» **Dataset content**
-- -- --

`config.mk`:
```
export PLATFORM = sky130hd
export DESIGN_NAME = gate_alu_reg_flat
export DESIGN_NICKNAME = d
export VERILOG_FILES = /design/src/rtl/gate_alu_pkg.sv /design/src/rtl/gate_alu_reg_if.sv /design/src/rtl/gate_alu_core.sv /design/src/rtl/gate_alu_reg.sv /design/src/flat_wrapper.sv
export SDC_FILE = /design/constraint.sdc
export NUM_CORES = 1
export LEC_CHECK = 0
export ABC_AREA = 1
export BUFFER_PORTS_ARGS = -buffer_cell sky130_fd_sc_hd__buf_2
export CAP_MARGIN = 20
export CELL_PAD_IN_SITES_DETAIL_PLACEMENT = 0
export CELL_PAD_IN_SITES_GLOBAL_PLACEMENT = 2
export CORE_UTILIZATION = 32
export DETAILED_ROUTE_END_ITERATION = 8
export PLACE_DENSITY_LB_ADDON = 0.1
export SYNTH_ARGS = -nofsm -noshare
export SYNTH_HDL_FRONTEND = slang
export SYNTH_SLANG_ARGS = --single-unit
export TNS_END_PERCENT = 100
```
`constraint.sdc`:
```
create_clock -name clk -period 4.02 [get_ports clk]
set_input_delay 0.201 -clock clk [delete_from_list [all_inputs] [get_ports clk]]
set_output_delay 0.201 -clock clk [all_outputs]
set_load 0.02 [all_outputs]
```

-- -- --

» **Exercise aim**
Everything in the material above needs to be transcribed exactly.

» **Result of this task**
`config.mk`:
```
export PLATFORM = sky130hd
export DESIGN_NAME = gate_alu_reg_flat
export DESIGN_NICKNAME = d
export VERILOG_FILES = /design/src/rtl/gate_alu_pkg.sv /design/src/rtl/gate_alu_reg_if.sv /design/src/rtl/gate_alu_core.sv /design/src/rtl/gate_alu_reg.sv /design/src/flat_wrapper.sv
export SDC_FILE = /design/constraint.sdc
export NUM_CORES = 1
export LEC_CHECK = 0
export ABC_AREA = 1
export BUFFER_PORTS_ARGS = -buffer_cell sky130_fd_sc_hd__buf_2
export CAP_MARGIN = 20
export CELL_PAD_IN_SITES_DETAIL_PLACEMENT = 0
export CELL_PAD_IN_SITES_GLOBAL_PLACEMENT = 2
export CORE_UTILIZATION = 32
export DETAILED_ROUTE_END_ITERATION = 8
export PLACE_DENSITY_LB_ADDON = 0.1
export SYNTH_ARGS = -nofsm -noshare
export SYNTH_HDL_FRONTEND = slang
export SYNTH_SLANG_ARGS = --single-unit
export TNS_END_PERCENT = 100
```
`constraint.sdc`:
```
create_clock -name clk -period 4.02 [get_ports clk]
set_input_delay 0.201 -clock clk [delete_from_list [all_inputs] [get_ports clk]]
set_output_delay 0.201 -clock clk [all_outputs]
set_load 0.02 [all_outputs]
```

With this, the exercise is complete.